Amid a great deal of whooping and protests—both from al-Sepehr’s chosen escort of Nameless and from the war band of the new Khagan, Qori Buqa rode off with the twins into the distance, leading a dappled mare who would serve as the twins’ mount once they were a discrete distance away.
There were protests but no whooping when the twins rode back the next day, leading Qori Buqa’s mare. She was burdened with the body of Saadet’s husband, draped flaccidly across the Padparadscha Seat.
He had fallen racing his new wife, she said. Like his father, and broken his neck in the slide from a running mare.
* * *
“My daughter’s son will be Qori Buqa’s heir,” said al-Sepehr, dropping a hand upon the twins’ shoulder. Saadet kept her head down demurely, her hands hidden in a fold of cloth in her lap. Al-Sepehr thought he was the only one who could see that she was picking at the edge of her nail. “My daughter is his regent. That is how it shall be.”
The war-band in the council chamber did not like it. They shifted in their yoke-backed chairs, and one with gray streaks in his hair—al-Sepehr wondered if he should have bothered to learn the man’s name—stood up. He said, “Qori Buqa has other sons. Your daughter’s child may be a girl, yet—”
They had argued the night through. The sky was silvering.
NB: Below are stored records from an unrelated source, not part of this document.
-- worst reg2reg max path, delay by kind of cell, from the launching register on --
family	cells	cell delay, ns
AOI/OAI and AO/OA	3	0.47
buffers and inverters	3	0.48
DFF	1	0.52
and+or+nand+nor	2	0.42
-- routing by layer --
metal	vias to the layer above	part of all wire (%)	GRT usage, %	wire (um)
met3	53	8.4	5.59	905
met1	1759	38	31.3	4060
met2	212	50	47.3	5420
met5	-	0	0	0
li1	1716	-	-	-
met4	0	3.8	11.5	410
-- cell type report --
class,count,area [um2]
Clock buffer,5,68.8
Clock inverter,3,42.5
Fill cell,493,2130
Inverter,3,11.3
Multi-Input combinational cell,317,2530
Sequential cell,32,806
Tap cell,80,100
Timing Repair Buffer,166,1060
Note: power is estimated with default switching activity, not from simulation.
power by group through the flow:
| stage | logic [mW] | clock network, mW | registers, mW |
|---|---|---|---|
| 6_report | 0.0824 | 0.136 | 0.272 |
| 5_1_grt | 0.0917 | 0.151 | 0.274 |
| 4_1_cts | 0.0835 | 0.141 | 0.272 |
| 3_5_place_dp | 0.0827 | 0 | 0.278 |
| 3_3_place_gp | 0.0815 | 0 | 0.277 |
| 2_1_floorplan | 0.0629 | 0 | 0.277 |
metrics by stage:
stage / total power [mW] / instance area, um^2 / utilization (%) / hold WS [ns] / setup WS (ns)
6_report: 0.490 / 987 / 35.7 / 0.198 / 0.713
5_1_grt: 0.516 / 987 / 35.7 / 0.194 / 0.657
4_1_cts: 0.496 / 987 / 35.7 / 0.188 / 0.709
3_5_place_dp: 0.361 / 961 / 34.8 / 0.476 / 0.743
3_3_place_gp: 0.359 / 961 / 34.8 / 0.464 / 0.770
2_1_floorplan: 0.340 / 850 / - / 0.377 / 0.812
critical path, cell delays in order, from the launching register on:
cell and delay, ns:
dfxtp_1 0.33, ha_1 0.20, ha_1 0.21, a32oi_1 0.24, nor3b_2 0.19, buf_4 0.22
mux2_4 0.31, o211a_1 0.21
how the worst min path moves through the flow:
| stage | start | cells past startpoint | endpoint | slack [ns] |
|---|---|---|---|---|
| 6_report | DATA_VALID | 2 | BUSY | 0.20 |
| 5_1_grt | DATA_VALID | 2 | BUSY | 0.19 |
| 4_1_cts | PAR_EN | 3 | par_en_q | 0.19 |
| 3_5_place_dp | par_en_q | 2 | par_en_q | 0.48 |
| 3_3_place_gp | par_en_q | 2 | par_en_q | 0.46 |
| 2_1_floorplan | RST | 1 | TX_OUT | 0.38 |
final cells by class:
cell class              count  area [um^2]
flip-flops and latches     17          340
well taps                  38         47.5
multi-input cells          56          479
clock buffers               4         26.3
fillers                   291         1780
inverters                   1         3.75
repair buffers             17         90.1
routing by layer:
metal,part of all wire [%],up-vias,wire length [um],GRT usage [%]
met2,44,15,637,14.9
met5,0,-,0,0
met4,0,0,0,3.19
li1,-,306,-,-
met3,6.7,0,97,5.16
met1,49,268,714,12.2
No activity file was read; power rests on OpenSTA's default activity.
**config.mk**
```make
export PLATFORM = sky130hd
export DESIGN_NAME = pipeline_hazard_ctrl
export DESIGN_NICKNAME = d
export VERILOG_FILES = /design/src/rtl/pipeline_hazard_ctrl.sv
export SDC_FILE = /design/constraint.sdc
export NUM_CORES = 1
export LEC_CHECK = 0
export BUFFER_PORTS_ARGS = -buffer_cell sky130_fd_sc_hd__buf_4
export CAP_MARGIN = 20
export CORE_ASPECT_RATIO = 0.6
export CORE_UTILIZATION = 35
export DETAILED_ROUTE_END_ITERATION = 12
export GPL_TIMING_DRIVEN = 0
export PLACE_DENSITY = 0.65
export SETUP_SLACK_MARGIN = 0.5
export SYNTH_ARGS = -nofsm -noshare
export SYNTH_HDL_FRONTEND = slang
export SYNTH_SLANG_ARGS = --single-unit
```
**constraint.sdc**
```tcl
create_clock -name clk -period 4.2 [get_ports clk]
set_clock_uncertainty 0.05 [all_clocks]
set_input_delay 0.21 -clock clk [delete_from_list [all_inputs] [get_ports clk]]
set_output_delay 0.21 -clock clk [all_outputs]
set_load 0.02 [all_outputs]
```
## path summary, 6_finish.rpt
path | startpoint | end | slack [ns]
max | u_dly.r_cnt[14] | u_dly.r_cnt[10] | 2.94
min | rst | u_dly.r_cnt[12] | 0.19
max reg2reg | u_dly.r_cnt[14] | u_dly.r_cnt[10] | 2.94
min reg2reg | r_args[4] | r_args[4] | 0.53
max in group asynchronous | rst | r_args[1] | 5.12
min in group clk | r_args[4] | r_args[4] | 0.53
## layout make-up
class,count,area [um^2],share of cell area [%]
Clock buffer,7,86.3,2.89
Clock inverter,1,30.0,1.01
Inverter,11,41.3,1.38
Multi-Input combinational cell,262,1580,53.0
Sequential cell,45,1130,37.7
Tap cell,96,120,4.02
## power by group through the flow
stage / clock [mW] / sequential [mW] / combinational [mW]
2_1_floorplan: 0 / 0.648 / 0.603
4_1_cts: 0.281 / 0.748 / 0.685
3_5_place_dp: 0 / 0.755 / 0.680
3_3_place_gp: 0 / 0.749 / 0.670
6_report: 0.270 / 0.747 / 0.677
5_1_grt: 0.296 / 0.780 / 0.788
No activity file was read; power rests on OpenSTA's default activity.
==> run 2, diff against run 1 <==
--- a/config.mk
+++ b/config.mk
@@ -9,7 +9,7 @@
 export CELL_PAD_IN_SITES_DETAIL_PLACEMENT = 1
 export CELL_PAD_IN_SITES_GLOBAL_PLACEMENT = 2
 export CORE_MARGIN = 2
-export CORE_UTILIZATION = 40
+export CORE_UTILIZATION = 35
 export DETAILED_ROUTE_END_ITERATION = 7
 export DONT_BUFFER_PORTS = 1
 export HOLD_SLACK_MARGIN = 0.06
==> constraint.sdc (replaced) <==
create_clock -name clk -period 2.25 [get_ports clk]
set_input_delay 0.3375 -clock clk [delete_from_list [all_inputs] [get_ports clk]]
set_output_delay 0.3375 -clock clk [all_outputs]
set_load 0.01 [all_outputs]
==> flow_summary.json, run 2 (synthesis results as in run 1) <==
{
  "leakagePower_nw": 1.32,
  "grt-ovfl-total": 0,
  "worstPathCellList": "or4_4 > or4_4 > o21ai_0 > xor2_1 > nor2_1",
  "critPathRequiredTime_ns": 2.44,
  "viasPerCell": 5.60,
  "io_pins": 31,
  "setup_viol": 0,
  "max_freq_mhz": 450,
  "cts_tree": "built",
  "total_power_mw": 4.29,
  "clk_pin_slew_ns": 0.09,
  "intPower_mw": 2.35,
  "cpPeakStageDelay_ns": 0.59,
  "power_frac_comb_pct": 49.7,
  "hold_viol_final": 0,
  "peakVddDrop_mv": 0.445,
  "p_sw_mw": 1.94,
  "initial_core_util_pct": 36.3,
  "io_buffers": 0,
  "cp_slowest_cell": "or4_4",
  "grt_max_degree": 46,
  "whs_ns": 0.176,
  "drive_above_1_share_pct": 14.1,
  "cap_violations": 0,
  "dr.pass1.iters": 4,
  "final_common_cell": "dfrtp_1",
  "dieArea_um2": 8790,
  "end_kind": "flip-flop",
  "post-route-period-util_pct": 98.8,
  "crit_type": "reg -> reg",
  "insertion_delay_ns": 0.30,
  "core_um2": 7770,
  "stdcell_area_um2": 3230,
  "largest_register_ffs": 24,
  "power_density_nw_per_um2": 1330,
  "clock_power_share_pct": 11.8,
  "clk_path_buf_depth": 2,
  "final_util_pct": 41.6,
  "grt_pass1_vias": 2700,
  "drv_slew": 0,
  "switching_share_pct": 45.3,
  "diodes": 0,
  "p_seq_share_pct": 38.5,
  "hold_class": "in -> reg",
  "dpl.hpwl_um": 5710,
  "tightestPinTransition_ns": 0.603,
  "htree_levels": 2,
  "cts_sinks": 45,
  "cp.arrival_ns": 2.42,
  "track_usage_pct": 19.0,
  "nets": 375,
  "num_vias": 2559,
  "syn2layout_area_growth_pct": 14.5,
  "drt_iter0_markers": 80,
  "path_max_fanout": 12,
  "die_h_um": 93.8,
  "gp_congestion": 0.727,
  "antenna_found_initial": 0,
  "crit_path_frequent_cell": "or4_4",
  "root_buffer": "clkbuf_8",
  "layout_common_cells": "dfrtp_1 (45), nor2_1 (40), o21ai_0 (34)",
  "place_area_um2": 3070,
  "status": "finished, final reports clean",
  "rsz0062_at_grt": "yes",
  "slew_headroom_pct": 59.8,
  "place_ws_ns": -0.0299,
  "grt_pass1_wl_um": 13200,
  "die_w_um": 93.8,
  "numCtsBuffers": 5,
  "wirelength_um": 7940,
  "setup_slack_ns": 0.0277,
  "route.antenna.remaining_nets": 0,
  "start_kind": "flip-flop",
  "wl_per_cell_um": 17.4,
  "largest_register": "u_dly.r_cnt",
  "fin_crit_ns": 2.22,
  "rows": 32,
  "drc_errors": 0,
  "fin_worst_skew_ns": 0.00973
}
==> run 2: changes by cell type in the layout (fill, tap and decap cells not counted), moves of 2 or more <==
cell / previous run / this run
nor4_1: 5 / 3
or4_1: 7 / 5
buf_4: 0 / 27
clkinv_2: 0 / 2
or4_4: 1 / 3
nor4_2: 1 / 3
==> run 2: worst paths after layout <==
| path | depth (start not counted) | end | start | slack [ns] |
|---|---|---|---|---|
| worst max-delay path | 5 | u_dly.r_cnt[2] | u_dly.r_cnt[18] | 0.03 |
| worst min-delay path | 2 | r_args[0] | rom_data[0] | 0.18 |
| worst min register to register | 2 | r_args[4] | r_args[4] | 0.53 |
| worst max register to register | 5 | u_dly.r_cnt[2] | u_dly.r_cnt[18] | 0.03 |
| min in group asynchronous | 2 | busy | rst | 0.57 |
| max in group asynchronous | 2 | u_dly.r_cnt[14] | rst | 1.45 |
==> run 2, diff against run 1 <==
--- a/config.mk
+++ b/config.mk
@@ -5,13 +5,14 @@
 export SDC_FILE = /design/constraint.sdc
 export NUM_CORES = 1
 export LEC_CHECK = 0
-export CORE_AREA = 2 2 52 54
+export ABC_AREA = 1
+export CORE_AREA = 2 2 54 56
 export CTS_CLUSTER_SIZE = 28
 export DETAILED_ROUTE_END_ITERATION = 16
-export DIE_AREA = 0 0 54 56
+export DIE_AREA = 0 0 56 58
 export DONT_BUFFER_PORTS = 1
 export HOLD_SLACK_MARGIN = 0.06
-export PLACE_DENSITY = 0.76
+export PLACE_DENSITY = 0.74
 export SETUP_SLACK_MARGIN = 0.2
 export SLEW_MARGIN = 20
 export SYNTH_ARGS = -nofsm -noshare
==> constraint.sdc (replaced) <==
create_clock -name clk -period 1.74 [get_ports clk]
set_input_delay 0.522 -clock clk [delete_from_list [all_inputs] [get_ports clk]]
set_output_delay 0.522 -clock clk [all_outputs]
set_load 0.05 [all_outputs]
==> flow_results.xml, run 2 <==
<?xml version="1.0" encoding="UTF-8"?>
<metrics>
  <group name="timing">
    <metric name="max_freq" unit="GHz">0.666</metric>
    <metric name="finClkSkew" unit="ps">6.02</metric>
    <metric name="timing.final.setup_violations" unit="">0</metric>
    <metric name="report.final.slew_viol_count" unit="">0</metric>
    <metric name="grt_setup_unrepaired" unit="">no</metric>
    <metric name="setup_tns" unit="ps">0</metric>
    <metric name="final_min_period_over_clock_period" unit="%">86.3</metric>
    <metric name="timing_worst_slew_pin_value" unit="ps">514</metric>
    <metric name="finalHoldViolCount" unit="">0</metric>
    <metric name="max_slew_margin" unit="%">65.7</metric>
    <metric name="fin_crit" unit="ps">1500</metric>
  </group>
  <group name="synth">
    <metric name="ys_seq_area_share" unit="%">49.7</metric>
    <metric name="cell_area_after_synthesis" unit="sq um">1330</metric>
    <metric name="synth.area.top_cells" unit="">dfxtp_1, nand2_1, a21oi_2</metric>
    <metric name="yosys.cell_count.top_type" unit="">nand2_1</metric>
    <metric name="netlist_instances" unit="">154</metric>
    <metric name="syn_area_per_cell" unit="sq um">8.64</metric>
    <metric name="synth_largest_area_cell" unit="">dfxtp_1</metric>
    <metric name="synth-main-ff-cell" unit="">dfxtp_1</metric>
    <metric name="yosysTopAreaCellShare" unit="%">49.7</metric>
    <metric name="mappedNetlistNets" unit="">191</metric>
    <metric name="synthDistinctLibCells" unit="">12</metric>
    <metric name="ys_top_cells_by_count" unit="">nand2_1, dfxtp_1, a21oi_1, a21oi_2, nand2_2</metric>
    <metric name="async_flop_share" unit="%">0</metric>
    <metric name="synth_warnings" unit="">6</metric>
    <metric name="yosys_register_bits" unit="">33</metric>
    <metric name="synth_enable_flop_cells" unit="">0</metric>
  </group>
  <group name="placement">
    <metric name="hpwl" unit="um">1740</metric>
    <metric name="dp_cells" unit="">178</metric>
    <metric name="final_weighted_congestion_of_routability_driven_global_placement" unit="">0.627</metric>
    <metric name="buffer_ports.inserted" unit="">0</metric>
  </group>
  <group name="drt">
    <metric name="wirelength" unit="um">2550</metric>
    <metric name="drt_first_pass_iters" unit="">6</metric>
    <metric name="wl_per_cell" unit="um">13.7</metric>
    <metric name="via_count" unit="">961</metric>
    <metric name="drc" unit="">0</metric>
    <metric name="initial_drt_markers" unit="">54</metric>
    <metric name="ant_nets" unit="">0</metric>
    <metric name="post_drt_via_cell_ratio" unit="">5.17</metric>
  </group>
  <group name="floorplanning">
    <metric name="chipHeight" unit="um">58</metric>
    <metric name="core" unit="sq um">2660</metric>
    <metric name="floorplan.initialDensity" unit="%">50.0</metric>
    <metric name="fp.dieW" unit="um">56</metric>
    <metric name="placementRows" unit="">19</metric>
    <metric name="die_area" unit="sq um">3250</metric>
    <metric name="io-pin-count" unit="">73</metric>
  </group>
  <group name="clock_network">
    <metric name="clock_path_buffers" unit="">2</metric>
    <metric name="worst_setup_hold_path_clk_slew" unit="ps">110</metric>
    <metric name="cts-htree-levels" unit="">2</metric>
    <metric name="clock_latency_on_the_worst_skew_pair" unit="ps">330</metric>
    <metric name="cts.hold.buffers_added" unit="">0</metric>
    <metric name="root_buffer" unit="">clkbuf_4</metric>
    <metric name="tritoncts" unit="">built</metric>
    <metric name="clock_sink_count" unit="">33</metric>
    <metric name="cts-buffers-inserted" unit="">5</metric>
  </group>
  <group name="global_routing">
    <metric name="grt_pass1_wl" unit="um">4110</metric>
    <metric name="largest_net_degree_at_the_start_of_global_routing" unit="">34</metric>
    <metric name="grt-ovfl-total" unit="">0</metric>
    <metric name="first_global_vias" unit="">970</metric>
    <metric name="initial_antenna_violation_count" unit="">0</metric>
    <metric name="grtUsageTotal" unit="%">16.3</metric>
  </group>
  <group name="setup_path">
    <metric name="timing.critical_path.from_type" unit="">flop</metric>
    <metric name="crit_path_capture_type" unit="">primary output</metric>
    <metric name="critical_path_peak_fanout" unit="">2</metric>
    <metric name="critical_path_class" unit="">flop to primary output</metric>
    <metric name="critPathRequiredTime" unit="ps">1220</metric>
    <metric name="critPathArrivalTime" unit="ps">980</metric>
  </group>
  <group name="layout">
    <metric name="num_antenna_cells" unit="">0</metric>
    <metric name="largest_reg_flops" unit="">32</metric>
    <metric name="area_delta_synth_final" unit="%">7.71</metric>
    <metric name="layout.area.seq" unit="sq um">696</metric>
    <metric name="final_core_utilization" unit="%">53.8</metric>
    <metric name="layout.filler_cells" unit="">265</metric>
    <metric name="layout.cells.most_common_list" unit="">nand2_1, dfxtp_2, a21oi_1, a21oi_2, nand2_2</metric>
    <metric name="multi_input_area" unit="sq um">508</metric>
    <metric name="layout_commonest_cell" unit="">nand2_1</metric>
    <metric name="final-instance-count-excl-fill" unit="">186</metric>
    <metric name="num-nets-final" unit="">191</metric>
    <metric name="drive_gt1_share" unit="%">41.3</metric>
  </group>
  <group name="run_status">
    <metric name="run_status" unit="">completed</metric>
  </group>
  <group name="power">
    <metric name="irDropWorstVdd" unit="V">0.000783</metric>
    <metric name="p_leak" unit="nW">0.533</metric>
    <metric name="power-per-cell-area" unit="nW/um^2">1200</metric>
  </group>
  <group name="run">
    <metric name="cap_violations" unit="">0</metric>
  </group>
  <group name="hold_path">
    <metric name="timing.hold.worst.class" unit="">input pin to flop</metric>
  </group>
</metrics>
[src/rtl/ro_puf_pkg.sv]
// Shared types for the ring-oscillator PUF measurement controller.
// Holds the count width and the controller FSM state encoding.
package ro_puf_pkg;

    localparam int COUNT_W = 16;

    typedef enum logic [2:0] {
        S_IDLE,
        S_CLEAR,
        S_RUN,
        S_SETTLE,
        S_CAPTURE,
        S_DONE
    } state_e;

endpackage

[src/rtl/ro_count_compare.sv]
// Combinational compare of two RO counts: a > b, a == b and |a - b|.
// Ports: a, b (COUNT_W) in; gt, eq, abs_diff out.
module ro_count_compare
    import ro_puf_pkg::*;
(
    input  logic [COUNT_W-1:0] a,
    input  logic [COUNT_W-1:0] b,
    output logic               gt,
    output logic               eq,
    output logic [COUNT_W-1:0] abs_diff
);

    always_comb begin
        gt       = a > b;
        eq       = a == b;
        abs_diff = gt ? (a - b) : (b - a);
    end

endmodule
Soon the sun would rise. “Qori Buqa had no other sons in wedlock.”
The gray-haired man slammed his hand down on the table.
Barbaric children.
“As if your bizarre prejudices matter!”
But another man, this one with a forked beard and a high forehead, put a hand on his war-band brother’s arm. “The girl has spirit,” he said. “And sense. If she accepts our counsel, why not? We will need united tribes, if Otgonbayar’s son Temur is raising an army. Do you think he’d let a one of us live,
forgive
a one of us, if he came to power?”
The gray-haired man frowned. But they all knew—word had come through the shaman-rememberers—that Re Temur had raised his banner.